From the entries below, please output exactly the lines starting at the one containing "23 | 0.040 |" and ending at the one containing "check,from,to,slack (ns),depth (start", both included.

::: Data excerpts

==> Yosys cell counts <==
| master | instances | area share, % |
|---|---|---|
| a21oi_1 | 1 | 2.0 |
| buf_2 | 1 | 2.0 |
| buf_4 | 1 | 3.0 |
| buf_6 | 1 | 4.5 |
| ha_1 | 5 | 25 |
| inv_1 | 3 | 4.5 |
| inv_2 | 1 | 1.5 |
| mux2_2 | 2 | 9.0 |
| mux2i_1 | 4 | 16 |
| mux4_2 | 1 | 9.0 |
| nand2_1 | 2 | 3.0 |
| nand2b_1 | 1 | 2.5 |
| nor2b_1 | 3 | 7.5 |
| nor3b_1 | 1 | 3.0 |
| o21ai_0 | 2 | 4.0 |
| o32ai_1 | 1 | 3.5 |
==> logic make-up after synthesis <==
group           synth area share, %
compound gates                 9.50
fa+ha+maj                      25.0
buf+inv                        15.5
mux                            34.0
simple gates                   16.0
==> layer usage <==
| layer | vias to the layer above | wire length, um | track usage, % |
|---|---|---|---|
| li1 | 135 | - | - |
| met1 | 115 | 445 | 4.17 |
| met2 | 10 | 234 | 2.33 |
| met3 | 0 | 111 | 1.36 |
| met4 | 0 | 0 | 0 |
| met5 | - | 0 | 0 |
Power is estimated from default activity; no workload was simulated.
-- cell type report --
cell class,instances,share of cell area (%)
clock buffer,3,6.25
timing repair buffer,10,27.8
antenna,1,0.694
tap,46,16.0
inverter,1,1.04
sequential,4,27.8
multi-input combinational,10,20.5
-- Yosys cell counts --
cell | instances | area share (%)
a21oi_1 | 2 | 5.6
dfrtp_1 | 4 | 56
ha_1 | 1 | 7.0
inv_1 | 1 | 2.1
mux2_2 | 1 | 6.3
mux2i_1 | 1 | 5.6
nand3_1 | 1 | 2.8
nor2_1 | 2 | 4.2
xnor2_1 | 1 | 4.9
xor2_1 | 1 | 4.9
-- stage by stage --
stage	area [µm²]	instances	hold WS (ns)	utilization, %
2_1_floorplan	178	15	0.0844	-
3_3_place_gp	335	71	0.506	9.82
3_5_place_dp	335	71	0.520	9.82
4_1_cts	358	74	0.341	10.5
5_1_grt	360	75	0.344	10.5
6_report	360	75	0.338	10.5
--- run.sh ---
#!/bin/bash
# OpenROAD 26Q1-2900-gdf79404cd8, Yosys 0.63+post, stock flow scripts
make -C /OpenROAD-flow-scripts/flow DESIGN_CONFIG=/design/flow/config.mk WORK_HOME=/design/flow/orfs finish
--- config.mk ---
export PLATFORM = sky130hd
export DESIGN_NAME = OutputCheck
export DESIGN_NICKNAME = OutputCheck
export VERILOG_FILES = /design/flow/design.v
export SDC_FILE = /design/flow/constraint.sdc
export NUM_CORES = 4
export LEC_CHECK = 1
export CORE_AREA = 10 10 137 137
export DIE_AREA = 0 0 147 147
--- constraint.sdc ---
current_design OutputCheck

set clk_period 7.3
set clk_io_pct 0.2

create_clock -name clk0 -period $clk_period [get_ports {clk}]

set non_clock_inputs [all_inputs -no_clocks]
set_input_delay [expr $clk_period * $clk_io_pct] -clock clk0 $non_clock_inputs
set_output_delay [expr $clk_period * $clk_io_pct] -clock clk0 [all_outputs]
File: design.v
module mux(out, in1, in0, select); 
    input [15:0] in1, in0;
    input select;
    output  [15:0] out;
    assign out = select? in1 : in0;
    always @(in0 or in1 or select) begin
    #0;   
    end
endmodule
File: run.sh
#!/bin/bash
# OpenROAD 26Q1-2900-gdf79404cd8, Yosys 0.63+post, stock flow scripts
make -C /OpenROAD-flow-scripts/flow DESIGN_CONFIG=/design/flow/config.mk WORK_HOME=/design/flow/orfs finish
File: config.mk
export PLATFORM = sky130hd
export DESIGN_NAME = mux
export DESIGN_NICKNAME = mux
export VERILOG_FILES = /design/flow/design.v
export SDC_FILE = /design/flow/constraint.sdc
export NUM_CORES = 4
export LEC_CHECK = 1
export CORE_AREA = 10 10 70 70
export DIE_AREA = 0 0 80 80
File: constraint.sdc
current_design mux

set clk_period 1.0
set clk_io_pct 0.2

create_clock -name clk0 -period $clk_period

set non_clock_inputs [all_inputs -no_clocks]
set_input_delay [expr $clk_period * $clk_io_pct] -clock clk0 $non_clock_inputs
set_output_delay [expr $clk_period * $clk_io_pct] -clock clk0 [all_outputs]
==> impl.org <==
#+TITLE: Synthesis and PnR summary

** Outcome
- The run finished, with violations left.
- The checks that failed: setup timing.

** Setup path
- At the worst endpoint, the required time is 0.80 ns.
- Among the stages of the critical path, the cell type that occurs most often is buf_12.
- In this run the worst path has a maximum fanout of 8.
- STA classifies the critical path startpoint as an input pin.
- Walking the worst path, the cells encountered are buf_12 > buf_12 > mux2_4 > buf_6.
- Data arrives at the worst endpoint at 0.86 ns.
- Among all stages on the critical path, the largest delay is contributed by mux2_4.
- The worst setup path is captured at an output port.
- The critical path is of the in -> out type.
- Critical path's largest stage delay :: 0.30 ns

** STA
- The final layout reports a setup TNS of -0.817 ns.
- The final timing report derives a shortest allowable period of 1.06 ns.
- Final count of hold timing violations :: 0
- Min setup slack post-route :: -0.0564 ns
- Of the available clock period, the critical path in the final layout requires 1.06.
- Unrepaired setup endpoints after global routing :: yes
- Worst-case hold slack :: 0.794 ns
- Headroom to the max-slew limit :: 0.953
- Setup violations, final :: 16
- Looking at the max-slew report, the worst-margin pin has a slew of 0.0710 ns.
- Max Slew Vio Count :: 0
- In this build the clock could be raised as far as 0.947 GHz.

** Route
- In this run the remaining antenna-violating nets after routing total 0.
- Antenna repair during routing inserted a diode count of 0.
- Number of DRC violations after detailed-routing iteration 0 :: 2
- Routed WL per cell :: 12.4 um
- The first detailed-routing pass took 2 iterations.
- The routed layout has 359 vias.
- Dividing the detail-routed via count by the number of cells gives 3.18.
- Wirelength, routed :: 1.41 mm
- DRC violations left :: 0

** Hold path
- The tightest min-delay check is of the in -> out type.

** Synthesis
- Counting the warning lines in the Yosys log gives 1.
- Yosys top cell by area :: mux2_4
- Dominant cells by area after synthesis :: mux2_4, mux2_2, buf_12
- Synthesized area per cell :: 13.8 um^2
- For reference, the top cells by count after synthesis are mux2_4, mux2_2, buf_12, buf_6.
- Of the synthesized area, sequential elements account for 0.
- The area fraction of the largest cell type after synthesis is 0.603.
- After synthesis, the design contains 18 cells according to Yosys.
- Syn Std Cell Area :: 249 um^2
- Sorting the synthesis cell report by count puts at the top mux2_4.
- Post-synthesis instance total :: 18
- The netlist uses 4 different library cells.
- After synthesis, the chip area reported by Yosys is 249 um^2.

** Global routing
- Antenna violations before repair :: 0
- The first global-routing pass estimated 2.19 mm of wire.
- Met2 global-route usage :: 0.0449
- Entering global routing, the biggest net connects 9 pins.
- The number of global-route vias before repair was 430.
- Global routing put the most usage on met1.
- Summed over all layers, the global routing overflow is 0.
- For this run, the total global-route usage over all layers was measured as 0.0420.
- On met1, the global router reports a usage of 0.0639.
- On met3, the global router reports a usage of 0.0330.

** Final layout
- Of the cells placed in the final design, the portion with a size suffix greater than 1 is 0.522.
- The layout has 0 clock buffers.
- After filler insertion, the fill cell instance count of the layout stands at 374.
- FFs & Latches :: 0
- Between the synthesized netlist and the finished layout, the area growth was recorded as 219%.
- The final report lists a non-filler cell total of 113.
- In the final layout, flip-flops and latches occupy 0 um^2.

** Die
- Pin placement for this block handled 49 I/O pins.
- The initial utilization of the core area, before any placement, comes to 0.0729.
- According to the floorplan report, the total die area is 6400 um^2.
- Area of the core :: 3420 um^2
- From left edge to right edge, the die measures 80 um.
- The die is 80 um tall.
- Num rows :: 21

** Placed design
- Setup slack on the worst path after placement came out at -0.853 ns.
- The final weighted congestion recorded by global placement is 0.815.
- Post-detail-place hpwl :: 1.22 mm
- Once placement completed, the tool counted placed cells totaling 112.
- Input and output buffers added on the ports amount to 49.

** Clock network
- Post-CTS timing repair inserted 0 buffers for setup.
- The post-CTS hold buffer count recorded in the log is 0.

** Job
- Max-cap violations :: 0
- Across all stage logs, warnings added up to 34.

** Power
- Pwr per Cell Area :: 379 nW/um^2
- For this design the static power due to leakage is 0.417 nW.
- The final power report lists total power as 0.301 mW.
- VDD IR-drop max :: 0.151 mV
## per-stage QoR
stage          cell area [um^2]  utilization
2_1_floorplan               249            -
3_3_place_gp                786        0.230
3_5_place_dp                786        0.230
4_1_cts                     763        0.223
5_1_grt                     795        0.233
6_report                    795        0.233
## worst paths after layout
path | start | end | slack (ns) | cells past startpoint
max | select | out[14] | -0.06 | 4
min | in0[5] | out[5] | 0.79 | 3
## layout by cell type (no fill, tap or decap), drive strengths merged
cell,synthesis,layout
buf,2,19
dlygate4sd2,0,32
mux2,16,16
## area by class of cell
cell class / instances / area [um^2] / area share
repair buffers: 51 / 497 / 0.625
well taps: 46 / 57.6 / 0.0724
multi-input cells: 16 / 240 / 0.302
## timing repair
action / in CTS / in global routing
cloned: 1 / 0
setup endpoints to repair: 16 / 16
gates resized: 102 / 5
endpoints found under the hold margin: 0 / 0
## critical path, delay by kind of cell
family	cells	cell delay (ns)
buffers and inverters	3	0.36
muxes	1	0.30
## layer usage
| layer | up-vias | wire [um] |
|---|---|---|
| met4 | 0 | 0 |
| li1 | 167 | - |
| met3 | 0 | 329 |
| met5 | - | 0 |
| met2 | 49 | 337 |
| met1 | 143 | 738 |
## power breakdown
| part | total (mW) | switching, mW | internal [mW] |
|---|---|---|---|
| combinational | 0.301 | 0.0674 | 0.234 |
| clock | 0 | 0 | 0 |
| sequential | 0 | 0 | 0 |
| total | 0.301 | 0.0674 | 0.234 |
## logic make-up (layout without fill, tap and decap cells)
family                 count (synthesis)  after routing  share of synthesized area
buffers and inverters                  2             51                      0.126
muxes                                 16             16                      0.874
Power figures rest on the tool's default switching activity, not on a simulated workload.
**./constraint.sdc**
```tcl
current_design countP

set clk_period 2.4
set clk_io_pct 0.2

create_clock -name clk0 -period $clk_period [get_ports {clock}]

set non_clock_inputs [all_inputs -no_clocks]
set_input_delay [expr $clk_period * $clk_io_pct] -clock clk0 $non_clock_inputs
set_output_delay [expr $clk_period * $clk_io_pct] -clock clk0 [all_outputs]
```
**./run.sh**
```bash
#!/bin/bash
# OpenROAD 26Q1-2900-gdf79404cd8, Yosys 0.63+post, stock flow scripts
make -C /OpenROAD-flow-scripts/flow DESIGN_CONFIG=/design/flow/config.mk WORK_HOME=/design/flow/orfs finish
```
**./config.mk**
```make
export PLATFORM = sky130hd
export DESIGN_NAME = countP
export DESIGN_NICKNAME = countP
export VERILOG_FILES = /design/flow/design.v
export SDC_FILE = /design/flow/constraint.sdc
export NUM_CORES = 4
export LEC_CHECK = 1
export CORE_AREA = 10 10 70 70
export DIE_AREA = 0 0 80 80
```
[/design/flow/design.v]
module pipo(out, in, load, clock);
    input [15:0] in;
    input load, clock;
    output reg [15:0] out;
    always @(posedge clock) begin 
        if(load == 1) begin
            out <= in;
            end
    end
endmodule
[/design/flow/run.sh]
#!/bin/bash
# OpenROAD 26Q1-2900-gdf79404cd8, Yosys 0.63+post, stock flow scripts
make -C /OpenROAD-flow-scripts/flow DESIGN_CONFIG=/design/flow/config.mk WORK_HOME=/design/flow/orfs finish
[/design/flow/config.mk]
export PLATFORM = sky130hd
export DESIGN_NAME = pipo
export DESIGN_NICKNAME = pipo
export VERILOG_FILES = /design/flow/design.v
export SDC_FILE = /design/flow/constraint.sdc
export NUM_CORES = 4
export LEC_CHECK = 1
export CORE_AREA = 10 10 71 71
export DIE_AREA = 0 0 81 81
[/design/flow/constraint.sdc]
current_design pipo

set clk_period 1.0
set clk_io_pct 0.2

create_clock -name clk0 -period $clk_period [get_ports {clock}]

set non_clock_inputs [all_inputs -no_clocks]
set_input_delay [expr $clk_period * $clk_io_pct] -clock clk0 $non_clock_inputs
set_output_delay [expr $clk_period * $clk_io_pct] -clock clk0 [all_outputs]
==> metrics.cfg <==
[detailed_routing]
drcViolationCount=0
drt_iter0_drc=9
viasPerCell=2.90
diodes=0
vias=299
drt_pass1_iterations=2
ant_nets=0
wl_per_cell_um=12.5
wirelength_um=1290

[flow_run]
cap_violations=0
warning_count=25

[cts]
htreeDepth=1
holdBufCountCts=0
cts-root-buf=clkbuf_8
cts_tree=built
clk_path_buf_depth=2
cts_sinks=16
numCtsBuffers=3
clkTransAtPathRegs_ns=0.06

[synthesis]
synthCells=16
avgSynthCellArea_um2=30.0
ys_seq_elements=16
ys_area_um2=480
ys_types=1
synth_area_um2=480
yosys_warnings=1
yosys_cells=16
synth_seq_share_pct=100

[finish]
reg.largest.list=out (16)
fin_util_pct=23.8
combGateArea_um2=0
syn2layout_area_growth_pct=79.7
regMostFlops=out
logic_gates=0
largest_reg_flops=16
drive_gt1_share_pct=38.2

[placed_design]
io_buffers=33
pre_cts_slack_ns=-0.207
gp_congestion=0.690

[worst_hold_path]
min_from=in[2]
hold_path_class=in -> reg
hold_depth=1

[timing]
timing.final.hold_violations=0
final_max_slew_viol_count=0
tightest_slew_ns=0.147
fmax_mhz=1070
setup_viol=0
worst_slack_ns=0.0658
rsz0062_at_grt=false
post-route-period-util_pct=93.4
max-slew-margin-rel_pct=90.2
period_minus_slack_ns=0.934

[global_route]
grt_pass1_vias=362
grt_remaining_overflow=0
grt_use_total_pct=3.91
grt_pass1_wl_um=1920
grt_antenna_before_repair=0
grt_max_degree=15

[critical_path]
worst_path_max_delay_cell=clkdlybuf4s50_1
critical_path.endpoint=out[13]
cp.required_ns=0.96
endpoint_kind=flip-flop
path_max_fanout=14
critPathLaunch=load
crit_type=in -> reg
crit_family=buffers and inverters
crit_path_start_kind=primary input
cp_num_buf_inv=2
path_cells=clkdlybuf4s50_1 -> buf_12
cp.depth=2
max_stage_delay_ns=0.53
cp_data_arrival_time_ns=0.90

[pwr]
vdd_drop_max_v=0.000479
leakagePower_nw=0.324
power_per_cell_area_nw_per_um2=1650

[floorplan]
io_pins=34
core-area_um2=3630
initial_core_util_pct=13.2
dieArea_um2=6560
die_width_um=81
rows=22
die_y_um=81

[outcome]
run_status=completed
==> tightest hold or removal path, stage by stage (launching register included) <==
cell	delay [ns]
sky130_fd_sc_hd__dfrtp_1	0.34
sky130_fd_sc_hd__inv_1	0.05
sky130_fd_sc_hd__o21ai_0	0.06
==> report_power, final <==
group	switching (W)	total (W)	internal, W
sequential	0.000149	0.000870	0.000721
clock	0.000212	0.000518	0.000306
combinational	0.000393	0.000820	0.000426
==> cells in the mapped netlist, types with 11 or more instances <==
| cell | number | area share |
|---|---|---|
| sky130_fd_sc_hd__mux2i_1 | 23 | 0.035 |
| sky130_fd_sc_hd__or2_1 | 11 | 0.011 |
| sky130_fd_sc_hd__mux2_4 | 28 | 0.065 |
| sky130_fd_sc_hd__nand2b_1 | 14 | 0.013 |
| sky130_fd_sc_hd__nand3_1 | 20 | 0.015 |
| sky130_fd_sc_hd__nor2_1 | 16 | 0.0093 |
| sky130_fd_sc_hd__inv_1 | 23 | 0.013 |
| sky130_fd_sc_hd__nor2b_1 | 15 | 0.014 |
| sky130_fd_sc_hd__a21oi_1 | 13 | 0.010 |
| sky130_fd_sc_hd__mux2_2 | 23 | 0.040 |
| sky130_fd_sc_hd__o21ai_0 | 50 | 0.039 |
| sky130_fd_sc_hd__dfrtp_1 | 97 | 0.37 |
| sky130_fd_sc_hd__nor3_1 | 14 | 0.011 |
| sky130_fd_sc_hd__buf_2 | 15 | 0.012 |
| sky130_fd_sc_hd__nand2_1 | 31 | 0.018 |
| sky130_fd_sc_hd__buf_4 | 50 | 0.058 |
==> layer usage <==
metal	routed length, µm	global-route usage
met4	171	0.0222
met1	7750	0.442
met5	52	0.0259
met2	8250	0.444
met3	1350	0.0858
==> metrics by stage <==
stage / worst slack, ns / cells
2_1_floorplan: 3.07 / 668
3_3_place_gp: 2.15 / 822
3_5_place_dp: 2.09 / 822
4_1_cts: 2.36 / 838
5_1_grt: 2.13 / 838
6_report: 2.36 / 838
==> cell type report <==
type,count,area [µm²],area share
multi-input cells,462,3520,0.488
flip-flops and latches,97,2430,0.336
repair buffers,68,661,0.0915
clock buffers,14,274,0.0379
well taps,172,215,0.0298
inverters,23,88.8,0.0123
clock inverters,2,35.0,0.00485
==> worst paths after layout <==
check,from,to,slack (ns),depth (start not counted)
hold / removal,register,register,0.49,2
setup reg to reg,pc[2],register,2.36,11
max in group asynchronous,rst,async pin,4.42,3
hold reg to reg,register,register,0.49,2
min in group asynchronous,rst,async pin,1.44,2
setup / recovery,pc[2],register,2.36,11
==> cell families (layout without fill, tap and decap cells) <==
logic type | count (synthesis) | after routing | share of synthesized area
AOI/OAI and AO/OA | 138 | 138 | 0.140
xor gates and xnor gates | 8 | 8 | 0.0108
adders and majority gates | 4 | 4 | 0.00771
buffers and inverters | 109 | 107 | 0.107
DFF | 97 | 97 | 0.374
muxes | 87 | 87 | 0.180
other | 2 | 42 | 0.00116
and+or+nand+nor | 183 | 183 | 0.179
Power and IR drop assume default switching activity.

::::::

* Response to the exercise
| sky130_fd_sc_hd__mux2_2 | 23 | 0.040 |
| sky130_fd_sc_hd__o21ai_0 | 50 | 0.039 |
| sky130_fd_sc_hd__dfrtp_1 | 97 | 0.37 |
| sky130_fd_sc_hd__nor3_1 | 14 | 0.011 |
| sky130_fd_sc_hd__buf_2 | 15 | 0.012 |
| sky130_fd_sc_hd__nand2_1 | 31 | 0.018 |
| sky130_fd_sc_hd__buf_4 | 50 | 0.058 |
==> layer usage <==
metal	routed length, µm	global-route usage
met4	171	0.0222
met1	7750	0.442
met5	52	0.0259
met2	8250	0.444
met3	1350	0.0858
==> metrics by stage <==
stage / worst slack, ns / cells
2_1_floorplan: 3.07 / 668
3_3_place_gp: 2.15 / 822
3_5_place_dp: 2.09 / 822
4_1_cts: 2.36 / 838
5_1_grt: 2.13 / 838
6_report: 2.36 / 838
==> cell type report <==
type,count,area [µm²],area share
multi-input cells,462,3520,0.488
flip-flops and latches,97,2430,0.336
repair buffers,68,661,0.0915
clock buffers,14,274,0.0379
well taps,172,215,0.0298
inverters,23,88.8,0.0123
clock inverters,2,35.0,0.00485
==> worst paths after layout <==
check,from,to,slack (ns),depth (start not counted)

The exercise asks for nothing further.